Dataset records:
----
<file path="src/rtl/pixel_stream_decoder.sv">
// Assembles R,G,B byte triples from the UART stream into framebuffer writes.
// An idle gap realigns the stream to pixel (0,0).
module pixel_stream_decoder #(
  parameter int X_RES        = 32,
  parameter int Y_RES        = 16,
  parameter int IDLE_TIMEOUT = 4800,
  parameter int TIMER_WIDTH  = 16
) (
  input  logic       clk,
  input  logic       reset,
  input  logic [7:0] rx_data,
  input  logic       rx_strobe,
  output logic [7:0] r,
  output logic [7:0] g,
  output logic [7:0] b,
  output logic [7:0] x,
  output logic [7:0] y,
  output logic       strobe,
  output logic       frame_done,
  output logic       resync
);

  localparam int XW = (X_RES > 1) ? $clog2(X_RES) : 1;
  localparam int YW = (Y_RES > 1) ? $clog2(Y_RES) : 1;

  typedef enum logic [1:0] {
    CH_R,
    CH_G,
    CH_B
  } ch_t;

  ch_t                   ch;
  ch_t                   ch_next;
  logic [XW-1:0]         pos_x;
  logic [YW-1:0]         pos_y;
  logic [TIMER_WIDTH-1:0] timer;
  logic [7:0]            r_hold;
  logic [7:0]            g_hold;

  logic pixel_done;
  logic timeout_hit;
  logic last_x;
  logic last_y;

  assign pixel_done  = rx_strobe && (ch == CH_B);
  assign timeout_hit = !rx_strobe &&
                       (timer == TIMER_WIDTH'(IDLE_TIMEOUT - 1));
  assign last_x      = (pos_x == XW'(X_RES - 1));
  assign last_y      = (pos_y == YW'(Y_RES - 1));

  always_ff @(posedge clk) begin
    if (reset) ch <= CH_R;
    else       ch <= ch_next;
  end

  always_comb begin
    ch_next = ch;
    if (rx_strobe) begin
      unique case (ch)
        CH_R:    ch_next = CH_G;
        CH_G:    ch_next = CH_B;
        CH_B:    ch_next = CH_R;
        default: ch_next = CH_R;
      endcase
    end else if (timeout_hit) begin
      ch_next = CH_R;
    end
  end

  // Timer saturates so the resync action fires once per gap.
  always_ff @(posedge clk) begin
    if (reset)
      timer <= '0;
    else if (rx_strobe)
      timer <= '0;
    else if (timer != TIMER_WIDTH'(IDLE_TIMEOUT))
      timer <= timer + TIMER_WIDTH'(1);
  end

  always_ff @(posedge clk) begin
    if (reset) begin
      pos_x <= '0;
      pos_y <= '0;
    end else if (pixel_done) begin
      if (last_x) begin
        pos_x <= '0;
        pos_y <= last_y ? '0 : pos_y + YW'(1);
      end else begin
        pos_x <= pos_x + XW'(1);
      end
    end else if (timeout_hit) begin
      pos_x <= '0;
      pos_y <= '0;
    end
  end

  always_ff @(posedge clk) begin
    if (reset) begin
      r_hold <= '0;
      g_hold <= '0;
    end else if (rx_strobe) begin
      if (ch == CH_R) r_hold <= rx_data;
      if (ch == CH_G) g_hold <= rx_data;
    end
  end

  always_ff @(posedge clk) begin
    if (reset) begin
      r          <= '0;
      g          <= '0;
      b          <= '0;
      x          <= '0;
      y          <= '0;
      strobe     <= 1'b0;
      frame_done <= 1'b0;
      resync     <= 1'b0;
    end else begin
      strobe     <= pixel_done;
      frame_done <= pixel_done && last_x && last_y;
      resync     <= timeout_hit && (ch != CH_R);
      if (pixel_done) begin
        r <= r_hold;
        g <= g_hold;
        b <= rx_data;
        x <= 8'(pos_x);
        y <= 8'(pos_y);
      end
    end
  end

endmodule
</file>
### src/rtl/mode_counter.sv
// Up/down modulo counter with wrap or one-shot mode, synchronous clear/load,
// registered terminal-count pulse, compare-match flag and sticky done flag.
module mode_counter
    import counter_pkg::*;
#(
    parameter int unsigned    N       = CNT_W_DEFAULT,
    parameter logic [N-1:0]   RST_VAL = '0
) (
    input  logic         clk,
    input  logic         arst_n,
    input  logic         en_i,
    input  logic         clr_i,
    input  logic         load_i,
    input  logic [N-1:0] load_val_i,
    input  logic         dir_i,
    input  logic         mode_i,
    input  logic [N-1:0] max_i,
    input  logic [N-1:0] cmp_val_i,
    output logic [N-1:0] counter_o,
    output logic         tc_o,
    output logic         cmp_match_o,
    output logic         done_o
);

    localparam logic [N-1:0] CNT_ONE = N'(1);

    logic [N-1:0] counter_q, counter_d;
    logic         tc_q, tc_d;
    logic         cmp_match_q, cmp_match_d;
    logic         done_q, done_d;
    cnt_op_e      op;
    logic         at_terminal;

    // Select this edge's action; a finished one-shot ignores en_i.
    always_comb begin
        op = OP_HOLD;
        if (clr_i) begin
            op = OP_CLR;
        end else if (load_i) begin
            op = OP_LOAD;
        end else if (en_i && !done_q) begin
            op = OP_COUNT;
        end
    end

    // Terminal condition depends on direction; values above max_i count as terminal when going up.
    always_comb begin
        if (dir_i == DIR_UP) begin
            at_terminal = (counter_q >= max_i);
        end else begin
            at_terminal = (counter_q == '0);
        end
    end

    // Next-state computation for count, done, terminal pulse and compare flag.
    always_comb begin
        counter_d = counter_q;
        done_d    = done_q;
        tc_d      = 1'b0;
        unique case (op)
            OP_CLR: begin
                counter_d = RST_VAL;
                done_d    = 1'b0;
            end
            OP_LOAD: begin
                counter_d = load_val_i;
                done_d    = 1'b0;
            end
            OP_COUNT: begin
                if (at_terminal) begin
                    tc_d = 1'b1;
                    if (mode_i == MODE_WRAP) begin
                        counter_d = (dir_i == DIR_UP) ? '0 : max_i;
                    end else begin
                        done_d = 1'b1;
                    end
                end else if (dir_i == DIR_UP) begin
                    counter_d = counter_q + CNT_ONE;
                end else begin
                    counter_d = counter_q - CNT_ONE;
                end
            end
            default: begin
                counter_d = counter_q;
            end
        endcase
        // Compared against the next value so the flag lines up with counter_o.
        cmp_match_d = (counter_d == cmp_val_i);
    end

    // State registers with asynchronous active-low reset.
    always_ff @(posedge clk or negedge arst_n) begin
        if (!arst_n) begin
            counter_q   <= RST_VAL;
            tc_q        <= 1'b0;
            cmp_match_q <= 1'b0;
            done_q      <= 1'b0;
        end else begin
            counter_q   <= counter_d;
            tc_q        <= tc_d;
            cmp_match_q <= cmp_match_d;
            done_q      <= done_d;
        end
    end

    assign counter_o   = counter_q;
    assign tc_o        = tc_q;
    assign cmp_match_o = cmp_match_q;
    assign done_o      = done_q;

endmodule : mode_counter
----
§ **What the task asks**
Among the records above, find each line holding the string "output" and pull it out.

§ **Exercise solution**
  output logic [7:0] r,
  output logic [7:0] g,
  output logic [7:0] b,
  output logic [7:0] x,
  output logic [7:0] y,
  output logic       strobe,
  output logic       frame_done,
  output logic       resync
    output logic [N-1:0] counter_o,
    output logic         tc_o,
    output logic         cmp_match_o,
    output logic         done_o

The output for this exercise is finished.